Boost Your Daily Coffee Ritual With My Favorite Mini Coffee Scale

My morning coffee preparation is as much a ritual as it is a much-needed injection of caffeine. For a long time I muddled by with imprecise spoonfuls of beans and rough pours of hot water, until finally I got the coffee religion.

A cup or carafe of well-brewed coffee is made with consistency, and a key component is a coffee scale, which measures beans before and after grinding, tracks how much water you’ve added and tracks the brew duration. A common kitchen scale can do this, but for your most important morning routine, you’ll want something more.

The MHW-3Bomber Cube Coffee Scale Mini 2.0 does it all in a compact, affordable package, and it’s currently on sale for just $36 minus a 10% off coupon. Its features are tailored for coffee and espresso preparation. It recharges via USB-C cable and takes up nearly no space on your counter. The best part is you don’t need to dive deep into the intricacies of professional coffee brewing to gain the advantages a scale provides. 

Let gravity get you started

Aside from the obvious capability of giving a precise measurement of whatever you put on top of the scale, what I like about the Cube Coffee Scale Mini 2.0 is how convenient it is for me.

As long as the scale is powered on (via a physical switch, which I almost never again need to touch), it sleeps near my other coffee gear. When I put anything weighing over 100g on top, such as a small container to pour beans into, the scale wakes up and zeroes the measurement — most scales require that I add the container and then reset the amount before adding the beans.

Two photos of a coffee scale with a cup of coffee beans in it: at left is a top-down view, and at right is a side view.

The MHW-3Bomber Coffee Scale Mini 2.0 automatically activates when you place something heavier than 100g on it, like this cup, and then measures the coffee you put into the object.

Jeff Carlson/CNET

Smart modes for pour-over and espresso

The Cube Coffee Scale Mini 2.0 also features smart modes for the preparation of pour-over coffee and espresso. For example, with grounds all set in a pour-over cone, as soon as I start pouring water the scale begins recording the weight and starts the timer. When the brew finishes, the bright LCD displays the original weight of the grinds and the water weight plus the elapsed time.
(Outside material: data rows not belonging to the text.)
===== config.mk =====
export PLATFORM = sky130hd
export DESIGN_NAME = hilbert_envelope_detector
export DESIGN_NICKNAME = d
export VERILOG_FILES = /design/src/rtl/core/hed_pkg.sv /design/src/rtl/core/hed_front.sv /design/src/rtl/core/hed_queue.sv /design/src/rtl/core/hed_back.sv /design/src/rtl/core/hilbert_envelope_detector.sv
export SDC_FILE = /design/constraint.sdc
export NUM_CORES = 2
export LEC_CHECK = 0
export BUFFER_PORTS_ARGS = -buffer_cell sky130_fd_sc_hd__clkbuf_2
export CORE_MARGIN = 3
export CORE_UTILIZATION = 45
export DETAILED_ROUTE_END_ITERATION = 12
export GPL_ROUTABILITY_DRIVEN = 0
export MAX_ROUTING_LAYER = met4
export SYNTH_ARGS = -nofsm -noshare
export SYNTH_HDL_FRONTEND = slang
export SYNTH_SLANG_ARGS = --single-unit

===== constraint.sdc =====
create_clock -name clk -period 14.7 [get_ports clk]
set_clock_uncertainty 0.2 [all_clocks]
set_input_delay 3.675 -clock clk [delete_from_list [all_inputs] [get_ports clk]]
set_output_delay 3.675 -clock clk [all_outputs]
set_load 0.05 [all_outputs]
`config.mk`:
```
export PLATFORM = sky130hd
export DESIGN_NAME = moving_average_piecewise_calibration_core
export DESIGN_NICKNAME = d
export VERILOG_FILES = /design/src/rtl/mapc_pkg.sv /design/src/rtl/mapc_front.sv /design/src/rtl/mapc_fifo.sv /design/src/rtl/mapc_back.sv /design/src/rtl/moving_average_piecewise_calibration_core.sv
export SDC_FILE = /design/constraint.sdc
export NUM_CORES = 2
export LEC_CHECK = 0
export BUFFER_PORTS_ARGS = -buffer_cell sky130_fd_sc_hd__buf_2
export CAP_MARGIN = 25
export CORE_ASPECT_RATIO = 1.2
export CORE_UTILIZATION = 40
export CTS_BUF_LIST = sky130_fd_sc_hd__clkbuf_4 sky130_fd_sc_hd__clkbuf_8
export CTS_CLUSTER_SIZE = 30
export DETAILED_ROUTE_END_ITERATION = 6
export PLACE_DENSITY_LB_ADDON = 0.08
export REMOVE_ABC_BUFFERS = 1
export SLEW_MARGIN = 20
export SYNTH_ARGS = -nofsm -noshare
export SYNTH_HDL_FRONTEND = slang
export SYNTH_HIERARCHICAL = 1
export SYNTH_SLANG_ARGS = --single-unit
```
`constraint.sdc`:
```
create_clock -name clk -period 18.5 [get_ports clk]
set_input_delay 3.7 -clock clk [delete_from_list [all_inputs] [get_ports clk]]
set_output_delay 3.7 -clock clk [all_outputs]
set_load 0.01 [all_outputs]
```
File: config.mk
export PLATFORM = sky130hd
export DESIGN_NAME = radix_string_to_integer
export DESIGN_NICKNAME = d
export VERILOG_FILES = /design/src/hdl/rsti_pkg.sv /design/src/hdl/radix_string_to_integer.sv
export SDC_FILE = /design/constraint.sdc
export NUM_CORES = 1
export LEC_CHECK = 0
export BUFFER_PORTS_ARGS = -buffer_cell sky130_fd_sc_hd__buf_4
export CORE_ASPECT_RATIO = 0.8
export CORE_UTILIZATION = 43
export CTS_CLUSTER_SIZE = 8
export DETAILED_ROUTE_END_ITERATION = 16
export PLACE_DENSITY = 0.58
export SYNTH_ARGS = -nofsm -noshare
export SYNTH_HDL_FRONTEND = slang
export SYNTH_SLANG_ARGS = --single-unit
File: constraint.sdc
create_clock -name aclk -period 9.82 [get_ports aclk]
set_input_delay 1.473 -clock aclk [delete_from_list [all_inputs] [get_ports aclk]]
set_output_delay 1.473 -clock aclk [all_outputs]
set_load 0.02 [all_outputs]
File: src/hdl/rsti_pkg.sv
// Package for the radix string-to-integer converter: widths, character codes,
// register indexes, scan phase type and the digit decoder.
// Depends on nothing; used by hdl/radix_string_to_integer.sv.
`default_nettype none

package rsti_pkg;

    localparam int CHAR_W    = 8;
    localparam int VALUE_W   = 32;
    localparam int POS_W     = 12;
    localparam int CFG_IDX_W = 2;
    localparam int M_DATA_W  = 48;

    localparam logic [POS_W-1:0] STOP_CAP = 12'd4095;

    // character codes
    localparam logic [CHAR_W-1:0] CH_SPACE = 8'h20;
    localparam logic [CHAR_W-1:0] CH_TAB   = 8'h09;
    localparam logic [CHAR_W-1:0] CH_MINUS = 8'h2d;
    localparam logic [CHAR_W-1:0] CH_0     = 8'h30;
    localparam logic [CHAR_W-1:0] CH_7     = 8'h37;
    localparam logic [CHAR_W-1:0] CH_9     = 8'h39;
    localparam logic [CHAR_W-1:0] CH_A     = 8'h61;
    localparam logic [CHAR_W-1:0] CH_F     = 8'h66;
    localparam logic [CHAR_W-1:0] CASE_BIT = 8'h20;

    // radix_mode codes; the unused code behaves as decimal
    localparam logic [1:0] RADIX_OCT = 2'd0;
    localparam logic [1:0] RADIX_DEC = 2'd1;
    localparam logic [1:0] RADIX_HEX = 2'd2;

    // configuration register indexes
    localparam logic [CFG_IDX_W-1:0] REG_RADIX_MODE  = 2'd0;
    localparam logic [CFG_IDX_W-1:0] REG_LOWER_BOUND = 2'd1;
    localparam logic [CFG_IDX_W-1:0] REG_UPPER_BOUND = 2'd2;

    localparam logic signed [VALUE_W-1:0] LOWER_RESET = 32'sh8000_0000;
    localparam logic signed [VALUE_W-1:0] UPPER_RESET = 32'sh7fff_ffff;

    typedef enum logic [2:0] {
        PH_SKIP   = 3'b001,
        PH_DIGITS = 3'b010,
        PH_STOP   = 3'b100
    } phase_t;

    typedef struct packed {
        logic       ok;
        logic [3:0] val;
    } digit_t;

    function automatic digit_t digit_decode(input logic [CHAR_W-1:0] c,
                                            input logic [1:0] mode);
        logic [CHAR_W-1:0] lc;
        logic [CHAR_W-1:0] hex_val;
        digit_t d;
        lc      = c | CASE_BIT;
        hex_val = lc - CH_A + 8'd10;
        d.ok    = 1'b0;
        d.val   = 4'd0;
        if (c >= CH_0 && c <= CH_9) begin
            d.ok  = (mode != RADIX_OCT) || (c <= CH_7);
            d.val = c[3:0];
        end else if (mode == RADIX_HEX && lc >= CH_A && lc <= CH_F) begin
            d.ok  = 1'b1;
            d.val = hex_val[3:0];
        end
        return d;
    endfunction

endpackage

`default_nettype wire

File: src/hdl/radix_string_to_integer.sv
// Top level of the radix string-to-integer converter: scan stage, end-of-string
// hold stage and bounds-check result register.
// Depends on hdl/rsti_pkg.sv.
//
//  Channel | Direction | Fields (low bit first)
//  --------+-----------+-----------------------------------------------------
//  s_      | in        | tdata: char_code[7:0]; tlast: end_of_string
//  m_      | out       | tdata: value[31:0], stop_position[43:32], zero pad;
//          |           | tuser: status
//  cfg_wr_ | in        | index 0 radix_mode, 1 lower_bound, 2 upper_bound
//
// One character per cycle while s_tready is high. A beat updates the scan registers;
// a beat with tlast moves the scan result into a hold stage, from which the checked
// result register is loaded once it is free; m_tvalid rises when it is loaded.
// Reset (aresetn low, synchronous) restores the registers and drops any pending
// result. With a stalled result and a full hold stage, s_tready drops for every
// character until m_tready frees the result register.
`default_nettype none

module radix_string_to_integer (
    input  wire logic                          aclk,
    input  wire logic                          aresetn,
    input  wire logic                          s_tvalid,
    output logic                               s_tready,
    input  wire logic [rsti_pkg::CHAR_W-1:0]   s_tdata,   // char_code[7:0]
    input  wire logic                          s_tlast,
    output logic                               m_tvalid,
    input  wire logic                          m_tready,
    output logic [rsti_pkg::M_DATA_W-1:0]      m_tdata,   // value[31:0], stop_position[43:32]
    output logic                               m_tuser,   // status
    input  wire logic                          cfg_wr_en,
    input  wire logic [rsti_pkg::CFG_IDX_W-1:0] cfg_wr_index,
    input  wire logic [rsti_pkg::VALUE_W-1:0]  cfg_wr_data
);

    // configuration
    logic [1:0]                          radix_mode_reg;
    logic signed [rsti_pkg::VALUE_W-1:0] lower_bound_reg;
    logic signed [rsti_pkg::VALUE_W-1:0] upper_bound_reg;

    // scan state
    rsti_pkg::phase_t                    phase_reg, phase_next;
    logic [rsti_pkg::VALUE_W-1:0]        acc_reg, acc_next;
    logic                                neg_reg, neg_next;
    logic [rsti_pkg::POS_W-1:0]          idx_reg, idx_next;

    // hold stage
    logic                                fin_valid_reg;
    logic [rsti_pkg::VALUE_W-1:0]        fin_acc_reg;
    logic                                fin_neg_reg;
    logic [rsti_pkg::POS_W-1:0]          fin_idx_reg;

    // result register
    logic                                out_valid_reg;
    logic [rsti_pkg::VALUE_W-1:0]        out_value_reg;
    logic                                out_status_reg;
    logic [rsti_pkg::POS_W-1:0]          out_pos_reg;

    logic                                s_beat;
    logic                                out_free;
    logic                                fin_move;
    logic                                consumed;
    logic                                is_space;
    logic [rsti_pkg::VALUE_W-1:0]        acc_scaled;
    rsti_pkg::digit_t                    dig;
    logic signed [rsti_pkg::VALUE_W-1:0] signed_val;
    logic                                out_of_range;

    assign out_free = !out_valid_reg || m_tready;
    assign fin_move = fin_valid_reg && out_free;
    assign s_tready = aresetn && (!fin_valid_reg || out_free);
    assign s_beat   = s_tvalid && s_tready;

    // configuration writes
    always_ff @(posedge aclk) begin
        if (!aresetn) begin
            radix_mode_reg  <= rsti_pkg::RADIX_DEC;
            lower_bound_reg <= rsti_pkg::LOWER_RESET;
            upper_bound_reg <= rsti_pkg::UPPER_RESET;
        end else if (cfg_wr_en) begin
            unique case (cfg_wr_index)
                rsti_pkg::REG_RADIX_MODE:  radix_mode_reg  <= cfg_wr_data[1:0];
                rsti_pkg::REG_LOWER_BOUND: lower_bound_reg <= cfg_wr_data;
                rsti_pkg::REG_UPPER_BOUND: upper_bound_reg <= cfg_wr_data;
                default: ;
            endcase
        end
    end

    // scan logic: one character
    assign dig      = rsti_pkg::digit_decode(s_tdata, radix_mode_reg);
    assign is_space = (s_tdata == rsti_pkg::CH_SPACE) || (s_tdata == rsti_pkg::CH_TAB);

    always_comb begin
        unique case (radix_mode_reg)
            rsti_pkg::RADIX_OCT: acc_scaled = acc_reg << 3;
            rsti_pkg::RADIX_HEX: acc_scaled = acc_reg << 4;
            default:             acc_scaled = (acc_reg << 3) + (acc_reg << 1);
        endcase
    end

    always_comb begin
        phase_next = phase_reg;
        acc_next   = acc_reg;
        neg_next   = neg_reg;
        consumed   = 1'b0;
        unique case (phase_reg)
            rsti_pkg::PH_SKIP: begin
                if (is_space) begin
                    consumed = 1'b1;
                end else if (s_tdata == rsti_pkg::CH_MINUS) begin
                    consumed   = 1'b1;
                    neg_next   = 1'b1;
                    phase_next = rsti_pkg::PH_DIGITS;
                end else if (dig.ok) begin
                    consumed   = 1'b1;
                    acc_next   = acc_scaled + {{(rsti_pkg::VALUE_W-4){1'b0}}, dig.val};
                    phase_next = rsti_pkg::PH_DIGITS;
                end else begin
                    phase_next = rsti_pkg::PH_STOP;
                end
            end
            rsti_pkg::PH_DIGITS: begin
                if (dig.ok) begin
                    consumed = 1'b1;
                    acc_next = acc_scaled + {{(rsti_pkg::VALUE_W-4){1'b0}}, dig.val};
                end else begin
                    phase_next = rsti_pkg::PH_STOP;
                end
            end
            rsti_pkg::PH_STOP: ;
            default: ;
        endcase
        // saturate the position at the cap
        idx_next = (consumed && idx_reg != rsti_pkg::STOP_CAP) ? idx_reg + 1'b1 : idx_reg;
    end

    always_ff @(posedge aclk) begin
        if (!aresetn) begin
            phase_reg <= rsti_pkg::PH_SKIP;
            acc_reg   <= '0;
            neg_reg   <= 1'b0;
            idx_reg   <= '0;
        end else if (s_beat) begin
            if (s_tlast) begin
                phase_reg <= rsti_pkg::PH_SKIP;
                acc_reg   <= '0;
                neg_reg   <= 1'b0;
                idx_reg   <= '0;
            end else begin
                phase_reg <= phase_next;
                acc_reg   <= acc_next;
                neg_reg   <= neg_next;
                idx_reg   <= idx_next;
            end
        end
    end

    // hold stage: capture the finished scan of a last beat
    always_ff @(posedge aclk) begin
        if (!aresetn) begin
            fin_valid_reg <= 1'b0;
        end else if (s_beat && s_tlast) begin
            fin_valid_reg <= 1'b1;
        end else if (fin_move) begin
            fin_valid_reg <= 1'b0;
        end
    end

    always_ff @(posedge aclk) begin
        if (s_beat && s_tlast) begin
            fin_acc_reg <= acc_next;
            fin_neg_reg <= neg_next;
            fin_idx_reg <= idx_next;
        end
    end

    // sign and bounds check
    assign signed_val   = fin_neg_reg ? -$signed(fin_acc_reg) : $signed(fin_acc_reg);
    assign out_of_range = (signed_val < lower_bound_reg) || (signed_val > upper_bound_reg);

    always_ff @(posedge aclk) begin
        if (!aresetn) begin
            out_valid_reg <= 1'b0;
        end else if (fin_move) begin
            out_valid_reg <= 1'b1;
        end else if (m_tready) begin
            out_valid_reg <= 1'b0;
        end
    end

    always_ff @(posedge aclk) begin
        if (fin_move) begin
            out_value_reg  <= out_of_range ? '0 : signed_val;
            out_status_reg <= out_of_range;
            out_pos_reg    <= fin_idx_reg;
        end
    end

    assign m_tvalid = out_valid_reg;
    assign m_tuser  = out_status_reg;
    assign m_tdata  = {{(rsti_pkg::M_DATA_W - rsti_pkg::VALUE_W - rsti_pkg::POS_W){1'b0}},
                       out_pos_reg, out_value_reg};

    // an out-of-range result carries a zero value
    assert property (@(posedge aclk) disable iff (!aresetn)
        out_valid_reg && out_status_reg |-> out_value_reg == '0)
        else $error("out-of-range result with nonzero value");

    // a last beat leaves the scan registers cleared
    assert property (@(posedge aclk) disable iff (!aresetn)
        s_beat && s_tlast |=> phase_reg == rsti_pkg::PH_SKIP && acc_reg == '0
                              && !neg_reg && idx_reg == '0)
        else $error("scan state not cleared after end of string");

    // while skipping whitespace nothing has been accumulated
    assert property (@(posedge aclk) disable iff (!aresetn)
        phase_reg == rsti_pkg::PH_SKIP |-> acc_reg == '0 && !neg_reg)
        else $error("accumulator or sign set during whitespace skip");

    // a held result waits until the result register frees up
    assert property (@(posedge aclk) disable iff (!aresetn)
        fin_valid_reg && !out_free |=> fin_valid_reg)
        else $error("held result dropped while output stalled");

endmodule

`default_nettype wire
When using it with an espresso machine, the scale is small enough to fit under most groupheads. This smart mode records the weight of the coffee in the portafilter — the silicon mat flips over to make this easier to balance — and then records the weight of the extracted espresso so you can dial in a good ratio of beans to liquid.

Two views of a coffee scale with an espresso machine's portafilter (coffee basket) on it.

For espresso, measure the coffee grounds put into the portafilter. You can then move the scale to the espresso machine’s drip tray to weigh the extracted liquid.

Jeff Carlson/CNET

True to its name, the MHW-3Bomber Coffee Scale Mini 2.0 has a small footprint, which is great if the coffee corner in your kitchen is dense with gear. It’s best suited to smaller, single coffee batches, but I’ve successfully used it with an 8-cup pour-over coffee maker that I brew with most mornings.

An 8-cup pour over coffee maker sits on a small coffee scale.

This 8-cup pour-over carafe fits fine on the MHW-3Bomber Coffee Scale Mini 2.0.

Jeff Carlson/CNET

Measuring my coffee beans and water has proven to be a revelation in my coffee prep. When an older, larger scale I’d used for years finally weighed its last grounds, I was buzzing with excitement to get a smaller, slightly smarter model — or maybe that was the caffeine coursing through me.